== Segment start ==
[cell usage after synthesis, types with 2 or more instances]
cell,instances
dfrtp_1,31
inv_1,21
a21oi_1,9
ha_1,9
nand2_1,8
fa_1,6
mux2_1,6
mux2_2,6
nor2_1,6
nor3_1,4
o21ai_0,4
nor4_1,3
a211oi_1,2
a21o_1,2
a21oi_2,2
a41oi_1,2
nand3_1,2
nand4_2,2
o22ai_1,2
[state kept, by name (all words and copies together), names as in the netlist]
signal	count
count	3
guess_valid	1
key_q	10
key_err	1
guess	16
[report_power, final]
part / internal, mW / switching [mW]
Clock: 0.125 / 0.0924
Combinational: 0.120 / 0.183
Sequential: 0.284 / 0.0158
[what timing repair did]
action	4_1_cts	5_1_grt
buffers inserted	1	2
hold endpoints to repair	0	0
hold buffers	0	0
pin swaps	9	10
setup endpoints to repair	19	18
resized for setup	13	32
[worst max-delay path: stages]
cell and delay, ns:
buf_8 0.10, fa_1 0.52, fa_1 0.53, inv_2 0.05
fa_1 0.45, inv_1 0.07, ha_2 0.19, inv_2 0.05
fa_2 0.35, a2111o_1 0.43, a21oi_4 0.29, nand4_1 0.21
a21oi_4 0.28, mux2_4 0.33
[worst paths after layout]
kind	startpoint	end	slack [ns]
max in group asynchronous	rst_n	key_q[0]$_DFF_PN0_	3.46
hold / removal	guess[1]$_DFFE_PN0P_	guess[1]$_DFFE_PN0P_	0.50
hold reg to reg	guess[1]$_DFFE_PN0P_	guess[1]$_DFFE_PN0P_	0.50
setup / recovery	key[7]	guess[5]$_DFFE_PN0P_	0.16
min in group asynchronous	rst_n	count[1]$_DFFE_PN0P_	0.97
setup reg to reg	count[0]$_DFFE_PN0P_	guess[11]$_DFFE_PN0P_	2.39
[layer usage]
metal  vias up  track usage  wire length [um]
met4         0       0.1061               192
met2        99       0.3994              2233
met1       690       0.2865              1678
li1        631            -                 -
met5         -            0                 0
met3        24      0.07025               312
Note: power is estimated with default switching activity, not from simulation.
==> src/rtl/mod_keypad_scan_ctrl.sv <==
// Matrix keypad scanner: one shared debounce datapath, single-entry key event register.
// Optional auto-repeat while held is enabled by defining KEYPAD_AUTOREPEAT_EN.
module mod_keypad_scan_ctrl
   import keypad_pkg::*;
#(
   parameter int unsigned ROWS       = 4,
   parameter int unsigned COLS       = 4,
   parameter int unsigned SETTLE_CYC = 8,
   parameter int unsigned DB_N       = 15,
   parameter int unsigned REPEAT_DLY = 2**22,
   parameter int unsigned REPEAT_PER = 2**20
) (
   input  logic                                clk,
   input  logic                                rst,
   output logic [COLS-1:0]                     col_o,
   input  logic [ROWS-1:0]                     row_i,
   output logic [code_width(ROWS, COLS)-1:0]   key_code,
   output logic                                key_valid,
   input  logic                                key_ready,
   output logic                                key_held,
   output logic                                overrun
);

   localparam int unsigned CODE_W = code_width(ROWS, COLS);
   localparam int unsigned ROW_W  = idx_width(ROWS);
   localparam int unsigned COL_W  = idx_width(COLS);
   localparam int unsigned SET_W  = idx_width(SETTLE_CYC);

   if (SETTLE_CYC < 3 || REPEAT_DLY == 0 || REPEAT_PER == 0) begin : g_bad_cfg
      $error("mod_keypad_scan_ctrl: invalid parameter set");
   end

   kp_state_e          r_state, w_state_nxt;
   logic [ROWS-1:0]    w_rs;
   logic [SET_W-1:0]   r_settle;
   logic [DB_N-1:0]    r_db;
   logic [COL_W-1:0]   r_col, w_col_nxt;
   logic [COLS-1:0]    r_col_o;
   logic [ROW_W-1:0]   r_row, w_row_idx;
   logic [ROWS-1:0]    r_pat;
   logic [CODE_W-1:0]  r_code, w_code;
   logic               r_valid, r_held, r_ovr;
   logic               w_rs_idle, w_one_low, w_settle_done, w_db_full;
   logic               w_settle_clr, w_settle_inc, w_db_clr, w_db_inc;
   logic               w_capture, w_col_adv, w_emit, w_held_set, w_held_clr;
`ifdef KEYPAD_AUTOREPEAT_EN
   localparam int unsigned REP_W = idx_width((REPEAT_DLY > REPEAT_PER) ? REPEAT_DLY : REPEAT_PER);
   logic [REP_W-1:0]   r_rep;
   logic               r_rep_first, w_rep_hit;
`endif

   mod_sync2 #(.W(ROWS), .RST_VAL({ROWS{1'b1}})) u_row_sync (
      .clk   (clk),
      .rst_n (rst),
      .i_d   (row_i),
      .o_q   (w_rs)
   );

   assign w_rs_idle     = (w_rs == ROWS'(KEY_NONE));
   assign w_one_low     = $onehot(~w_rs);
   assign w_settle_done = (r_settle == SET_W'(SETTLE_CYC - 1));
   assign w_db_full     = &r_db;
   assign w_col_nxt     = (r_col == COL_W'(COLS - 1)) ? '0 : r_col + COL_W'(1);
   assign w_code        = CODE_W'(int'(r_row) * COLS + int'(r_col));

   // Index of the single low row; only meaningful when w_one_low is set.
   always_comb begin
      w_row_idx = '0;
      for (int i = 0; i < ROWS; i++) begin
         if (!w_rs[i]) w_row_idx = ROW_W'(i);
      end
   end

   always_ff @(posedge clk or negedge rst) begin
      if (!rst) r_state <= SCAN;
      else      r_state <= w_state_nxt;
   end

   always_comb begin
      w_state_nxt  = r_state;
      w_settle_clr = 1'b0;
      w_settle_inc = 1'b0;
      w_db_clr     = 1'b0;
      w_db_inc     = 1'b0;
      w_capture    = 1'b0;
      w_col_adv    = 1'b0;
      w_emit       = 1'b0;
      w_held_set   = 1'b0;
      w_held_clr   = 1'b0;
      case (r_state)
         SCAN: begin
            if (!w_settle_done) begin
               w_settle_inc = 1'b1;
            end else if (w_one_low) begin
               w_capture   = 1'b1;
               w_db_clr    = 1'b1;
               w_state_nxt = DEBOUNCE;
            end else begin
               w_col_adv    = 1'b1;
               w_settle_clr = 1'b1;
            end
         end
         DEBOUNCE: begin
            if (w_rs != r_pat) begin
               w_settle_clr = 1'b1;
               w_state_nxt  = SCAN;
            end else if (w_db_full) begin
               w_emit      = 1'b1;
               w_held_set  = 1'b1;
               w_state_nxt = HELD;
            end else begin
               w_db_inc = 1'b1;
            end
         end
         HELD: begin
            if (w_rs_idle) begin
               w_db_clr    = 1'b1;
               w_state_nxt = RELEASE;
            end
`ifdef KEYPAD_AUTOREPEAT_EN
            else if (w_rep_hit) begin
               w_emit = 1'b1;
            end
`endif
         end
         RELEASE: begin
            if (!w_rs_idle) begin
               w_state_nxt = HELD;
            end else if (w_db_full) begin
               w_held_clr   = 1'b1;
               w_col_adv    = 1'b1;
               w_settle_clr = 1'b1;
               w_state_nxt  = SCAN;
            end else begin
               w_db_inc = 1'b1;
            end
         end
         default: w_state_nxt = SCAN;
      endcase
   end

   // Scan position, settle/debounce counters and captured key.
   always_ff @(posedge clk or negedge rst) begin
      if (!rst) begin
         r_settle <= '0;
         r_db     <= '0;
         r_col    <= '0;
         r_col_o  <= ~COLS'(1);
         r_row    <= '0;
         r_pat    <= '1;
         r_held   <= 1'b0;
      end else begin
         if (w_settle_clr)      r_settle <= '0;
         else if (w_settle_inc) r_settle <= r_settle + SET_W'(1);
         if (w_db_clr)          r_db <= '0;
         else if (w_db_inc)     r_db <= r_db + DB_N'(1);
         if (w_col_adv) begin
            r_col   <= w_col_nxt;
            r_col_o <= ~(COLS'(1) << w_col_nxt);
         end
         if (w_capture) begin
            r_row <= w_row_idx;
            r_pat <= w_rs;
         end
         if (w_held_set)        r_held <= 1'b1;
         else if (w_held_clr)   r_held <= 1'b0;
      end
   end

   // One-entry event register; a blocked emit is dropped and flagged.
   always_ff @(posedge clk or negedge rst) begin
      if (!rst) begin
         r_code  <= '0;
         r_valid <= 1'b0;
         r_ovr   <= 1'b0;
      end else begin
         r_ovr <= 1'b0;
         if (w_emit && (!r_valid || key_ready)) begin
            r_code  <= w_code;
            r_valid <= 1'b1;
         end else begin
            if (w_emit)    r_ovr   <= 1'b1;
            if (key_ready) r_valid <= 1'b0;
         end
      end
   end

`ifdef KEYPAD_AUTOREPEAT_EN
   assign w_rep_hit = (r_rep == (r_rep_first ? REP_W'(REPEAT_DLY - 1) : REP_W'(REPEAT_PER - 1)));

   // Repeat timer restarts on every entry into HELD.
   always_ff @(posedge clk or negedge rst) begin
      if (!rst) begin
         r_rep       <= '0;
         r_rep_first <= 1'b1;
      end else if (w_state_nxt == HELD && r_state != HELD) begin
         r_rep       <= '0;
         r_rep_first <= 1'b1;
      end else if (r_state == HELD && !w_rs_idle) begin
         if (w_rep_hit) begin
            r_rep       <= '0;
            r_rep_first <= 1'b0;
         end else begin
            r_rep <= r_rep + REP_W'(1);
         end
      end
   end
`endif

   assign col_o     = r_col_o;
   assign key_code  = r_code;
   assign key_valid = r_valid;
   assign key_held  = r_held;
   assign overrun   = r_ovr;

endmodule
== Segment end ==
◆ DESCRIPTION OF THE TASK ◆
Could you tally how many lines of the material above include the word "repair" and reply with only that count?

◆ ANSWER FOR THIS EXERCISE ◆
3